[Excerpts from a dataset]
This is an optimization exercise on Yosys and OpenROAD, whose aim is small area and a short achievable clock period, not a production implementation. At most, simulation tests tie the RTL to the original design; equivalence was not proved. The clock input has no modelled driver; a real chip could not lean on it and would need a root buffer or a full tree. Power and IR drop assume default switching activity.

== before ==
==> flow/design.v (excerpt) <==
module trace_monitor_top (
    input  wire logic                          clk,
    input  wire logic                          rst_n,
    input  wire logic [32-1:0]        pc,
    input  wire logic [32-1:0] instr,
    input  wire logic                          en,
    input  wire logic [3:0]                    ctrl_addr,
    input  wire logic [32-1:0]        ctrl_wdata,
    input  wire logic                          ctrl_write_enable,
    output logic                               tvalid,
    input  wire logic                          tready,
    output logic [(32 + 32 + 32)-1:0]       tdata,
    output logic                               tlast,
    output logic                               halt_cpu
);
Settings: LEC_CHECK=0, ABC_CLOCK_PERIOD_IN_PS=1800, CAP_MARGIN=20, CORE_MARGIN=2, CORE_UTILIZATION=60, SETUP_SLACK_MARGIN=1.6, SLEW_MARGIN=20; clock period 3.5 ns.
standard.sh (not shown) runs the stock make flow with config.mk's settings and CLKGATE_MAP_FILE= SYNTH_SCRIPT=/design/flow/synth_recipe.tcl, a recipe that flattens the netlist after the stock synthesis.
==> flow/flow/run.sh <==
#!/bin/bash
# Standard ORFS layout (the standard.sh, standard synthesis unchanged),
# with two changes:
#  - the port buffers are plain buf cells instead of the delay-cell buffer
#    that buffer_ports picks by default;
#  - the clock tree is built by flow/mcts_hook.tcl (run as the CTS step's
#    PRE_CTS_TCL hook): four root buffers on the clock port, each driving
#    leaf buffers of at most 24 flip-flops; the rest of the CTS step (timing
#    repair, legalisation) runs as usual.
# ORFS writes each tool's log under orfs/logs/; make's output goes to
# flow_make.log here.
set -euo pipefail
here=$(pwd)
export BUFFER_PORTS_ARGS="-buffer_cell sky130_fd_sc_hd__buf_2"
export MCTS_TCL="$here/flow/mcts.tcl"
export PRE_CTS_TCL="$here/flow/mcts_hook.tcl"
bash standard.sh finish > flow_make.log 2>&1
Other scripts of this flow, unchanged in this note and not shown: flow/flow/mcts.tcl, flow/flow/mcts_hook.tcl
Changes in after relative to before:
diff --git a/flow/design.v b/flow/design.v
--- a/flow/design.v
+++ b/flow/design.v
@@ -199,28 +199,30 @@
     logic c_lo_h_gt, c_lo_h_eq, c_lo_l_lt, c_hi_h_lt, c_hi_h_eq, c_hi_l_gt;
     logic c_wd_h_gt, c_wd_h_lt, c_wd_h_eq, c_wd_l_gt, c_wd_l_lt;
     logic [5:0][15:0] cmp_a, cmp_b;
     logic [5:0][3:0]  cmp_g, cmp_l;
     logic [5:0]       cmp_gt, cmp_lt, cmp_eq;
     assign cmp_a = {s0_pc[15:0], s0_pc[31:16], s0_pc[15:0], s0_pc[31:16],
                     s0_pc[15:0], s0_pc[31:16]};
     assign cmp_b = {ctrl_wdata[15:0], ctrl_wdata[31:16], hi[15:0], hi[31:16],
                     lo[15:0], lo[31:16]};
-    for (genvar c = 0; c < 6; c++) begin : g_cmp
-        for (genvar k = 0; k < 4; k++) begin : g_nib
-            assign cmp_g[c][k] = (cmp_a[c][4*k+3:4*k] > cmp_b[c][4*k+3:4*k]);
-            assign cmp_l[c][k] = (cmp_a[c][4*k+3:4*k] < cmp_b[c][4*k+3:4*k]);
+    always_comb begin
+        for (int c = 0; c < 6; c++) begin
+            for (int k = 0; k < 4; k++) begin
+                cmp_g[c][k] = (cmp_a[c][4*k +: 4] > cmp_b[c][4*k +: 4]);
+                cmp_l[c][k] = (cmp_a[c][4*k +: 4] < cmp_b[c][4*k +: 4]);
+            end
+            cmp_gt[c] = cmp_g[c][3] || (!cmp_l[c][3] && (cmp_g[c][2] || (!cmp_l[c][2] &&
+                        (cmp_g[c][1] || (!cmp_l[c][1] && cmp_g[c][0])))));
+            cmp_lt[c] = cmp_l[c][3] || (!cmp_g[c][3] && (cmp_l[c][2] || (!cmp_g[c][2] &&
+                        (cmp_l[c][1] || (!cmp_g[c][1] && cmp_l[c][0])))));
+            cmp_eq[c] = (cmp_a[c] == cmp_b[c]);
         end
-        assign cmp_gt[c] = cmp_g[c][3] || (!cmp_l[c][3] && (cmp_g[c][2] || (!cmp_l[c][2] &&
-                           (cmp_g[c][1] || (!cmp_l[c][1] && cmp_g[c][0])))));
-        assign cmp_lt[c] = cmp_l[c][3] || (!cmp_g[c][3] && (cmp_l[c][2] || (!cmp_g[c][2] &&
-                           (cmp_l[c][1] || (!cmp_g[c][1] && cmp_l[c][0])))));
-        assign cmp_eq[c] = (cmp_a[c] == cmp_b[c]);
     end
     assign c_lo_h_gt = cmp_gt[0];
     assign c_lo_h_eq = cmp_eq[0];
     assign c_lo_l_lt = cmp_lt[1];
     assign c_hi_h_lt = cmp_lt[2];
     assign c_hi_h_eq = cmp_eq[2];
     assign c_hi_l_gt = cmp_gt[3];
     assign c_wd_h_gt = cmp_gt[4];
     assign c_wd_h_lt = cmp_lt[4];
@@ -333,23 +335,22 @@
         rd_sel <= rd_oh_n;
     end
     always_ff @(posedge clk) begin
         for (int i = 0; i < DEPTH; i++) begin
             if (we_q[i])
                 mem[i] <= cap;
         end
     end
     logic [RW-1:0] out_q;
-    logic [RW-1:0] head;
+    logic [RW-1:0] out_d;
     always_comb begin
-        head = '0;
+        out_d = {RW{!take_rdy}} & out_q;
         for (int i = 0; i < DEPTH; i++)
-            head = head | ({RW{rd_sel[i]}} & mem[i]);
+            out_d = out_d | ({RW{take_rdy && rd_sel[i]}} & mem[i]);
     end
     always_ff @(posedge clk) begin
-        if (take_rdy)
-            out_q <= head;
+        out_q <= out_d;
     end
     assign tdata = out_q[RW-1:1];
     assign tlast = out_q[0];
 endmodule
 `default_nettype wire
==> run notes <==
- Looking at startpoint-to-endpoint class of the critical path, the reg2reg result is from after; the in2reg one comes from before.
- Compared after vs before, and final period utilization is down in after.
- Comparing the two runs side by side, after comes out ahead of before on worst hold slack.
- Worst setup slack after layout: after and before compared, higher one is after
- Looking at first-pass GRT wire length, after sits 2.2% above before.
- Summary of the comparison: clock-net power is lower in after, relative to before.
- The critical path buffer and inverter count of after falls short of that of before by 2.
- Compared after vs before, and power is up in after.
- Sequential share of layout area in after is 1.7 points lower than in before
Function not checked in after: the RTL went through the layout flow alone. In every run of this note, the design's own scripts or RTL, not TritonCTS, make the clock network.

WHAT NEEDS TO BE DONE »
In the entries above, some lines hold the string "standard". Copy each of them.

RESPONSE »
standard.sh (not shown) runs the stock make flow with config.mk's settings and CLKGATE_MAP_FILE= SYNTH_SCRIPT=/design/flow/synth_recipe.tcl, a recipe that flattens the netlist after the stock synthesis.
# Standard ORFS layout (the standard.sh, standard synthesis unchanged),
bash standard.sh finish > flow_make.log 2>&1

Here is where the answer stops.